Tue Jul 17th, 2007 at 06:27:28 AM EST
It’s becoming clear to me that the psychology of the majority of the Anglo-American ruling class is incredibly tribal, rather like the power dynamic that is often cited in African countries where a leader will promote the interests of his own clan or tribe ahead of the members of any other.
The ruling Tribe is English speaking, mostly white, predominantly male and ruthlessly dedicated to preserving its own power over the other tribes in order to preserve the status of the tribal members. I’m beginning to believe that it is this dynamic that explains the twisted nonsense being spouted by even the most intelligent and well-educated members in the face of the evidence and the facts. Tribal members derive status from being members of the tribe, even if more senior members derive most of the material benefits. It is this dynamic that explains the support of middle class writers for policies that can’t possibly benefit them personally and their rantings against policies that would be to their personal benefit.
My mental model of human behaviour assumes that we all have needs which we attempt to satisfy in a round-robin fashion, basically those of the Maslow hierarchy but without the belief in either an inbuilt hierarchy or any universal weighting of the needs: sometimes the need for belonging or advancing the interests of your in-group overcomes the needs below them in Maslow’s hierarchy. We tend to advance needs according to our personal weighting of them and the level to which each is satisfied: most people focus on food when they’re starving and worry about self-image when they’re not but some will start spending resources on status displays when others would still be concerned with securing their access to food supplies. Given that most people in Europe and the US have access to sufficient food and shelter, we are concerned mainly with things like status, access to mates, membership of an in-group, self-esteem and such things. The Tribe is all about feeding the self-esteem of its members by their membership of such a powerful and wonderful group. Self-esteem and personal status is not about how other people perceive you but about how you believe other people perceive you.
The Tribe has its own mythology which must be accepted in order to maintain membership: might is right, free-markets solve everything, only we have legitimate interests, truth is what we say it is and dead or dying non-members don’t matter.
Projection is one of their identifying traits: take Philips Stephens in the FT today accusing Putin of
Vladimir Putin’s Russia is a diminished power that craves to recover superpower status.
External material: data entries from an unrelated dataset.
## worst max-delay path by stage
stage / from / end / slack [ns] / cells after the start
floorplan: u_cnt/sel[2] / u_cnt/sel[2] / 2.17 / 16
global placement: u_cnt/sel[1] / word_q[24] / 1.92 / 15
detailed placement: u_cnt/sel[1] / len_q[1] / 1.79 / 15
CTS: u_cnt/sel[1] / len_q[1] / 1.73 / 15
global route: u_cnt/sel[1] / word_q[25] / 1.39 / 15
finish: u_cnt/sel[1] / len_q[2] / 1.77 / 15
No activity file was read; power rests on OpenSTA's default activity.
## src/rtl/seq_divider_pkg.sv

```systemverilog
// Shared types and constants for the sequential restoring divider.
// Imported by the step datapath and the top-level FSM.
package seq_divider_pkg;

  typedef enum logic [1:0] {
    IDLE = 2'd0,
    RUN  = 2'd1,
    DONE = 2'd2
  } state_e;

  localparam logic [31:0] DIV0_QUOT = 32'hFFFF_FFFF;

endpackage

```

## src/rtl/div_step.sv

```systemverilog
// One shift-compare-subtract iteration of the restoring divider.
// Purely combinational; the caller keeps r < divisor between steps.
module div_step
  import seq_divider_pkg::*;
#(
  parameter int WIDTH = 8
) (
  input  logic [WIDTH-1:0] r,
  input  logic [WIDTH-1:0] q,
  input  logic [WIDTH-1:0] divisor,
  output logic [WIDTH-1:0] r_next,
  output logic [WIDTH-1:0] q_next
);

  logic [WIDTH:0] trial;
  logic [WIDTH:0] diff;
  logic           ge;

  // With r < divisor the difference is below 2^WIDTH when trial >= divisor,
  // so its top bit acts as the borrow of the WIDTH+1-bit compare.
  always_comb begin
    trial  = {r, q[WIDTH-1]};
    diff   = trial - {1'b0, divisor};
    ge     = ~diff[WIDTH];
    r_next = ge ? diff[WIDTH-1:0] : trial[WIDTH-1:0];
    q_next = {q[WIDTH-2:0], ge};
  end

endmodule

```

## src/rtl/seq_divider.sv

```systemverilog
// Multi-cycle unsigned restoring divider, one quotient bit per clock.
// start/busy/done handshake; divide-by-zero completes in one cycle.
module seq_divider
  import seq_divider_pkg::*;
#(
  parameter int WIDTH = 8,
  parameter int CNT_W = $clog2(WIDTH + 1)
) (
  input  logic             clk,
  input  logic             rst,
  input  logic             start,
  input  logic [WIDTH-1:0] dividend,
  input  logic [WIDTH-1:0] divisor,
  output logic             busy,
  output logic             done,
  output logic [WIDTH-1:0] quot,
  output logic [WIDTH-1:0] rem,
  output logic             error
);

  state_e           state_q, state_d;
  logic [CNT_W-1:0] cnt_q, cnt_d;
  logic [WIDTH-1:0] r_q, r_d;
  logic [WIDTH-1:0] q_q, q_d;
  logic [WIDTH-1:0] dvs_q, dvs_d;
  logic [WIDTH-1:0] quot_q, quot_d;
  logic [WIDTH-1:0] rem_q, rem_d;
  logic             err_q, err_d;
  logic             busy_q, busy_d;
  logic             done_q, done_d;
  logic [WIDTH-1:0] r_nx, q_nx;
  logic             accept;

  div_step #(.WIDTH(WIDTH)) u_step (
    .r       (r_q),
    .q       (q_q),
    .divisor (dvs_q),
    .r_next  (r_nx),
    .q_next  (q_nx)
  );

  always_comb begin
    state_d = state_q;
    cnt_d   = cnt_q;
    r_d     = r_q;
    q_d     = q_q;
    dvs_d   = dvs_q;
    quot_d  = quot_q;
    rem_d   = rem_q;
    err_d   = err_q;
    busy_d  = busy_q;
    done_d  = 1'b0;
    accept  = start && (state_q != RUN);
    unique case (state_q)
      RUN: begin
        r_d   = r_nx;
        q_d   = q_nx;
        cnt_d = cnt_q + 1'b1;
        if (cnt_q == CNT_W'(WIDTH - 1)) begin
          state_d = DONE;
          quot_d  = q_nx;
          rem_d   = r_nx;
          err_d   = 1'b0;
          busy_d  = 1'b0;
          done_d  = 1'b1;
        end
      end
      default: begin
        state_d = IDLE;
        if (accept) begin
          q_d   = dividend;
          dvs_d = divisor;
          r_d   = '0;
          cnt_d = '0;
          if (divisor == '0) begin
            state_d = DONE;
            quot_d  = DIV0_QUOT[WIDTH-1:0];
            rem_d   = dividend;
            err_d   = 1'b1;
            busy_d  = 1'b0;
            done_d  = 1'b1;
          end else begin
            state_d = RUN;
            busy_d  = 1'b1;
          end
        end
      end
    endcase
  end

  always_ff @(posedge clk or posedge rst) begin
    if (rst) begin
      state_q <= IDLE;
      cnt_q   <= '0;
      r_q     <= '0;
      q_q     <= '0;
      dvs_q   <= '0;
      quot_q  <= '0;
      rem_q   <= '0;
      err_q   <= 1'b0;
      busy_q  <= 1'b0;
      done_q  <= 1'b0;
    end else begin
      state_q <= state_d;
      cnt_q   <= cnt_d;
      r_q     <= r_d;
      q_q     <= q_d;
      dvs_q   <= dvs_d;
      quot_q  <= quot_d;
      rem_q   <= rem_d;
      err_q   <= err_d;
      busy_q  <= busy_d;
      done_q  <= done_d;
    end
  end

  assign busy  = busy_q;
  assign done  = done_q;
  assign quot  = quot_q;
  assign rem   = rem_q;
  assign error = err_q;

endmodule
```

## config.mk

```make
export PLATFORM = sky130hd
export DESIGN_NAME = seq_divider
export DESIGN_NICKNAME = d
export VERILOG_FILES = /design/src/rtl/seq_divider_pkg.sv /design/src/rtl/div_step.sv /design/src/rtl/seq_divider.sv
export SDC_FILE = /design/constraint.sdc
export NUM_CORES = 1
export LEC_CHECK = 0
export CAP_MARGIN = 30
export CORE_MARGIN = 4
export CORE_UTILIZATION = 49
export CTS_CLUSTER_DIAMETER = 100
export DETAILED_ROUTE_END_ITERATION = 16
export HOLD_SLACK_MARGIN = 0.12
export PLACE_DENSITY = 0.8
export SYNTH_ARGS = -nofsm -noshare
export SYNTH_HDL_FRONTEND = slang
export SYNTH_SLANG_ARGS = --single-unit
```

## constraint.sdc

```tcl
create_clock -name clk -period 2.4 [get_ports clk]
set_clock_uncertainty 0.2 [all_clocks]
set_input_delay 0.48 -clock clk [delete_from_list [all_inputs] [get_ports clk]]
set_output_delay 0.48 -clock clk [all_outputs]
set_load 0.1 [all_outputs]
```

==> reports/summary.txt <==
setup tns final: -3.42 ns
failing checks: setup timing
routability cong.: 0.813
CP Class: register to register
share of post-route cells with drive strength above 1: 0.254
fin crit share: 1.10
synth top area cells: dfrtp_1, mux2i_1, ha_1
Slew headroom: 0.681
RSZ-0062 raised after global routing: true
DR WL/cell: 15.7 µm
top sig layer: met4
Area Overhead vs Synth: 28.7%
slew at the pin with the worst max-slew slack: 0.478 ns
cts-stage hold buffer count: 0
Gate Count Post-Synth: 256
FF+latch area: 1230 µm²
TritonCTS Buffers: 5
Worst EP required: 2.37 ns
Top FF cell, synth: dfrtp_1
largest net degree at the start of global routing: 45
clk buf depth: 2
row cnt: 26
Overflow after GRT: 0
FFs w/ async S/R, synth: 1.00
Critical Path, Cell by Cell: inv_2, ha_4, inv_2, fa_2, a211oi_4, o211ai_1, a221oi_2, buf_6, mux2i_2, o221ai_1
syn_nets: 285
initial drt markers: 109
number of global-route vias before repair: 2131
sequential-to-total area share from yosys stat: 0.472
vias: 2109
wire length on met2: 3.17 mm
IO Port Bufs: 37
wl on met1: 2.56 mm
area leader, netlist: dfrtp_1
drt drc: 0
vias per cell: 5.48
post-synth cell types: 44
Die H: 80.8 µm
Final Net Count: 343
initial core utilization: 0.508
crit-path most repeated cell: inv_2
CTS root buffer: clkbuf_8
Detail Placement HPWL: 4.46 mm
Synth Area per Inst: 10.1 µm²
outcome: finished, violations left
design area: 3340 µm²
FILL cells: 402
Total Routing Usage GR: 0.204
Worst Hold Class: register to register
critical path data arrival time: 2.60 ns
ANT cells: 0
endpoints failing setup: 18
Fmax: 380 MHz
CP peak stage delay: 0.39 ns
slowest CP cell: dfrtp_1
Hold Vio Cnt, Final: 0
initial antenna violation count: 0
Post-Route WL: 6.03 mm
Max Cap Viol: 0
fin worst setup slack: -0.234 ns
CTS tree: built
Multi-input gate area: 1300 µm²
Max FO, Critical Path: 5
area share of the leading cell type in the synthesized netlist: 0.472
Setup crit start kind: register
CTS Sinks: 49
H-tree lvl count: 2
Post-synth EDFFs: 0
met3 WL: 227 µm
Final min period: 2.63 ns
crit end category: register
core box area: 5110 µm²
Skew-Pair Late Insertion Delay: 0.30 ns
ANT nets after route: 0
#FFs+latches synth: 49
Post-synth top cells: dfrtp_1, nor2_1, a21oi_1
most frequent cell after synthesis: dfrtp_1
Final Core Density: 0.654
die footprint: 6530 µm²
max-slew violation count: 0
I/O pin cnt: 38
post-placement cell area: 3180 µm²
synth warn: 0
die width: 80.8 µm
first-pass GRT wire length: 10.0 mm
Syn Std Cell Area: 2600 µm²
family with the most delay on the worst path: compound AO/OA/AOI/OAI gates
crit path buf inv count: 3
clock slew at reported path FFs: 0.08 ns
DRT Pass-1 Iters: 4
## metrics by stage
step	hold slack, ns	setup slack, ns	instances
floorplan	0.250	-0.155	256
global placement	0.273	-0.185	374
detailed placement	0.278	-0.286	374
CTS	0.294	-0.238	384
global route	0.331	-0.335	385
finish	0.289	-0.234	385
## path summary, 6_finish.rpt
kind	startpoint	to	slack (ns)	depth (start not counted)
worst max-delay path	q_q[7]$_DFFE_PP0N_	rem[2]$_DFFE_PP0P_	-0.23	10
worst min-delay path	cnt_q[3]$_DFFE_PP0N_	cnt_q[3]$_DFFE_PP0N_	0.29	1
worst max register to register	q_q[7]$_DFFE_PP0N_	rem[2]$_DFFE_PP0P_	-0.23	10
worst min register to register	cnt_q[3]$_DFFE_PP0N_	cnt_q[3]$_DFFE_PP0N_	0.29	1
max in group asynchronous	rst	state_q[0]$_DFFE_PP0P_	1.17	3
min in group asynchronous	rst	q_q[5]$_DFFE_PP0N_	0.31	2
## layout make-up
| class | instances | share of cell area |
|---|---|---|
| clock buffer | 7 | 0.0228 |
| clock inverter | 1 | 0.00225 |
| inverter | 16 | 0.0180 |
| multi-input combinational | 176 | 0.389 |
| sequential | 49 | 0.367 |
| tap | 70 | 0.0262 |
| timing repair buffer | 66 | 0.174 |
## layout by cell type (no fill, tap or decap), types with 5 or more instances in the layout
cell type and n:
nor2_1 25, o211ai_1 5, buf_4 42, inv_1 13
o22ai_1 5, mux2i_1 11, o21ai_1 5, nand3b_1 10
a21boi_0 5, mux2_2 8, clkbuf_8 5, nand2_1 9
o21ai_0 14, ha_1 8, a21oi_1 21, dfrtp_1 49
clkdlybuf4s50_1 18, nand3_1 6
## state kept, by name, indices dropped and copies added, names as in the netlist
name     count
rem          8
dvs_q        8
q_q          8
done         1
quot         8
r_q          8
error        1
busy         1
cnt_q        4
state_q      2
## cells by family after synthesis
| group | share of synthesized area |
|---|---|
| simple gates | 0.129 |
| flops | 0.472 |
| mux | 0.0969 |
| buf+inv | 0.0496 |
| compound gates | 0.187 |
| xor+xnor | 0.0135 |
| fa+ha+maj | 0.0511 |
## metal layers
| metal | track usage | up-vias |
|---|---|---|
| li1 | - | 1035 |
| met1 | 0.247 | 1029 |
| met2 | 0.361 | 39 |
| met3 | 0.0466 | 6 |
| met4 | 0.0642 | 0 |
| met5 | 0 | - |
## what timing repair did
action | 4_1_cts | 5_1_grt
pin swaps | 0 | 3
cloned | 0 | 1
endpoints found under the setup margin | 18 | 18
resized for setup | 9 | 6
buffers inserted | 2 | 0
Power of run 1 is left out: the tool's default activity adds up to more than one toggle a clock period on the data nets, which glitch-free logic cannot reach.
The Russian president wants to expunge the perceived humiliations of the 1990s and to deploy Russia’s energy wealth to restore at least the illusion of superpower parity with the US.
We can speculate as to his motives. Mr Putin’s place in history no doubt looms large in the calculated rekindling of Russian nationalism. So too, more immediately, does his anxiety to retain a power base if, as presently announced, he relinquishes the presidency next year. Mr Putin is not the sort of leader to slip quietly into gilded retirement; and Russia anyway is not the sort of place where that is likely to be a safe option.
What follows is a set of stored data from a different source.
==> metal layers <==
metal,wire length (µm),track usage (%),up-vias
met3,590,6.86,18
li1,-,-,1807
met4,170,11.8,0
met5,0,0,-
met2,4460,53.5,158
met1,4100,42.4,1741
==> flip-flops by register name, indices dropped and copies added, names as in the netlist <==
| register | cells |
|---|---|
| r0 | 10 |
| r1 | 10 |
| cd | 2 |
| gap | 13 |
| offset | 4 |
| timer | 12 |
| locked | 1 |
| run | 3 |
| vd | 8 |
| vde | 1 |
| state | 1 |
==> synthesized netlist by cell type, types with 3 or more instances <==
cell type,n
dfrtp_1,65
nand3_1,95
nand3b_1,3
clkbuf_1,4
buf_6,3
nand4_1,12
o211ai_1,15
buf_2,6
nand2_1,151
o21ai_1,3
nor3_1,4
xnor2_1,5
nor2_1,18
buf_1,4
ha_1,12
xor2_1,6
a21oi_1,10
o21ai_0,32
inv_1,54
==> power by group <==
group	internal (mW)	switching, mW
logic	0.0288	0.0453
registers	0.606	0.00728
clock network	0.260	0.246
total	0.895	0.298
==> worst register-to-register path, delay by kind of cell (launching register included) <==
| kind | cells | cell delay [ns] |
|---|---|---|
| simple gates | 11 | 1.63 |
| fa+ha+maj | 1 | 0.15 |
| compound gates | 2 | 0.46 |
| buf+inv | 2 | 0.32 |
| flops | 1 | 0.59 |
<file path="config.mk">
export PLATFORM = sky130hd
export DESIGN_NAME = piso_stream_ser
export DESIGN_NICKNAME = d
export VERILOG_FILES = /design/src/rtl/piso_stream_ser.sv
export SDC_FILE = /design/constraint.sdc
export NUM_CORES = 1
export LEC_CHECK = 0
export CORE_MARGIN = 5
export CORE_UTILIZATION = 59
export DETAILED_ROUTE_END_ITERATION = 12
export GPL_ROUTABILITY_DRIVEN = 0
export MAX_ROUTING_LAYER = met4
export PLACE_DENSITY = 0.84
export SYNTH_ARGS = -nofsm -noshare
export SYNTH_HDL_FRONTEND = slang
export SYNTH_SLANG_ARGS = --single-unit
</file>
<file path="constraint.sdc">
create_clock -name clk -period 3.4 [get_ports clk]
set_input_delay 0.68 -clock clk [delete_from_list [all_inputs] [get_ports clk]]
set_output_delay 0.68 -clock clk [all_outputs]
set_load 0.005 [all_outputs]
</file>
Is this an accurate description of Putin’s motives? Maybe in part but it is, I believe, an accurate portrait of Philips’s: he is concerned with preserving the power and prestige of the “Western” Tribe that he identifies with and from which he derives much of his status and fulfils his requirements for self-esteem.
In this context, rational self-interest is, ironically, not an important concern for the Tribe: competition is. It doesn't matter that the Western Tribe is rich and comfortable if it's not much richer, more comfortable and more powerful than the others. What's the use of being a member of a tribe that's only as powerful, as rich and as comfortable as the others? How does that support a vulnerable ego? Thus the worry that the Chinese and Indians might catch up or that the Russians might have some say in global affairs.